Efficacy of combined oral contraceptives for depressive symp
Combined oral contraceptives are often considered a treatment option for women with premenstrual syndrome (PMS) or premenstrual dysphoric disorder (PMDD) also seeking contraception. According to this study, combined oral contraceptives do not improve premenstrual depressive symptoms.

Investigators aimed to determine 1) the level of evidence for the efficacy of combined oral contraceptives in managing premenstrual depressive symptoms and overall premenstrual symptomatology, and 2) the comparative efficacy of combined oral contraceptives.
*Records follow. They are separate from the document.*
--- src/rtl/mdm_pkg.sv ---
// Shared types of the modem-line controller.
package mdm_pkg;
    // RTS source select; encoding is visible at the rts_sel port.
    typedef enum logic [1:0] {
        RTS_SW  = 2'b00,
        RTS_TXB = 2'b01,
        RTS_RXB = 2'b10,
        RTS_OFF = 2'b11
    } rts_src_e;
endpackage

--- src/rtl/mdm_sync.sv ---
// Multi-stage synchronizer for asynchronous pin levels.
// Assumes inputs are quasi-static relative to clk; RST_VAL sets the idle level.
module mdm_sync #(
    parameter int          WIDTH   = 2,
    parameter int          STAGES  = 2,
    parameter logic [WIDTH-1:0] RST_VAL = '1
) (
    input  logic             clk,
    input  logic             rst_n,
    input  logic [WIDTH-1:0] d_async,
    output logic [WIDTH-1:0] q_sync
);
    logic [STAGES-1:0][WIDTH-1:0] chain;

    // Shift the pin level through the flop chain.
    always_ff @(posedge clk) begin
        if (!rst_n) begin
            chain <= {STAGES{RST_VAL}};
        end else begin
            chain[0] <= d_async;
            for (int i = 1; i < STAGES; i++) begin
                chain[i] <= chain[i-1];
            end
        end
    end

    assign q_sync = chain[STAGES-1];
endmodule
File: src/rtl/pps_pkg.sv
package pps_pkg;

   typedef enum logic [1:0] {
      PS_OFF    = 2'd0,
      PS_SUPPLY = 2'd1,
      PS_DRIVE  = 2'd2,
      PS_ON     = 2'd3
   } pps_state_e;

   localparam int unsigned PPS_STATE_W = 2;
   localparam int unsigned PPS_N_GAPS  = 3;

   function automatic logic pps_rail_on(input pps_state_e s);
      return s != PS_OFF;
   endfunction

   function automatic logic pps_bias_on(input pps_state_e s);
      return s == PS_ON;
   endfunction

   function automatic logic pps_drive_on(input pps_state_e s);
      return (s == PS_DRIVE) || (s == PS_ON);
   endfunction

endpackage

File: src/rtl/pps_dwell_timer.sv
module pps_dwell_timer #(
   parameter int unsigned DLY_W = 16
) (
   input  logic             clk,
   input  logic             rst_n,
   input  logic             tick,
   input  logic             restart,
   input  logic             want,
   input  logic [DLY_W-1:0] gap,
   output logic             step
);

   logic [DLY_W-1:0] cnt_q;
   logic [DLY_W-1:0] cnt_eff;
   logic [DLY_W:0]   cnt_inc;
   logic             gap_zero;
   logic             reached;

   always_comb begin
      cnt_eff  = restart ? '0 : cnt_q;
      cnt_inc  = {1'b0, cnt_eff} + {{DLY_W{1'b0}}, 1'b1};
      gap_zero = (gap == '0);
      reached  = tick && (cnt_inc >= {1'b0, gap});
      step     = want && (gap_zero || reached);
   end

   always_ff @(posedge clk or negedge rst_n) begin
      if (!rst_n) begin
         cnt_q <= '0;
      end else if (step || !want) begin
         cnt_q <= '0;
      end else if (tick) begin
         cnt_q <= cnt_inc[DLY_W-1:0];
      end else begin
         cnt_q <= cnt_eff;
      end
   end

endmodule

File: src/rtl/pps_step_fsm.sv
module pps_step_fsm
   import pps_pkg::*;
(
   input  logic       clk,
   input  logic       rst_n,
   input  logic       panel_en,
   input  logic       step,
   output pps_state_e state_q,
   output pps_state_e state_nxt,
   output logic       want,
   output logic       restart,
   output logic [1:0] gap_idx
);

   logic en_q;
   logic go_up;
   logic go_dn;

   always_comb begin
      go_up   = panel_en && (state_q != PS_ON);
      go_dn   = !panel_en && (state_q != PS_OFF);
      want    = go_up || go_dn;
      restart = panel_en ^ en_q;
      if (go_up) begin
         gap_idx = state_q;
      end else if (go_dn) begin
         gap_idx = state_q - 2'd1;
      end else begin
         gap_idx = 2'd0;
      end
      state_nxt = state_q;
      if (step && go_up) begin
         state_nxt = pps_state_e'(state_q + 2'd1);
      end else if (step && go_dn) begin
         state_nxt = pps_state_e'(state_q - 2'd1);
      end
   end

   always_ff @(posedge clk or negedge rst_n) begin
      if (!rst_n) begin
         state_q <= PS_OFF;
         en_q    <= 1'b0;
      end else begin
         state_q <= state_nxt;
         en_q    <= panel_en;
      end
   end

endmodule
They searched Cochrane Central Register of Controlled Trials (CENTRAL), PubMed, Web of Science, PsycINFO, Emcare, and EMBASE. All randomized clinical trials that evaluated the efficacy of combined oral contraceptives in women with PMS or PMDD were considered eligible. 9 eligible trials were included that studied 1205 women with PMS or PMDD.

Result was:
The pairwise meta-analysis revealed that combined oral contraceptives were more efficacious than placebo in treating overall premenstrual symptomatology, but not premenstrual depressive symptoms specifically. However, none of the combined oral contraceptives were more effective than each other in reducing premenstrual depressive symptoms and overall premenstrual symptomatology.

Conclusively, combined oral contraceptives may improve overall premenstrual symptomatology in women with PMS or PMDD, but not premenstrual depressive symptoms. There is no evidence for one combined oral contraceptive being more efficacious than any other.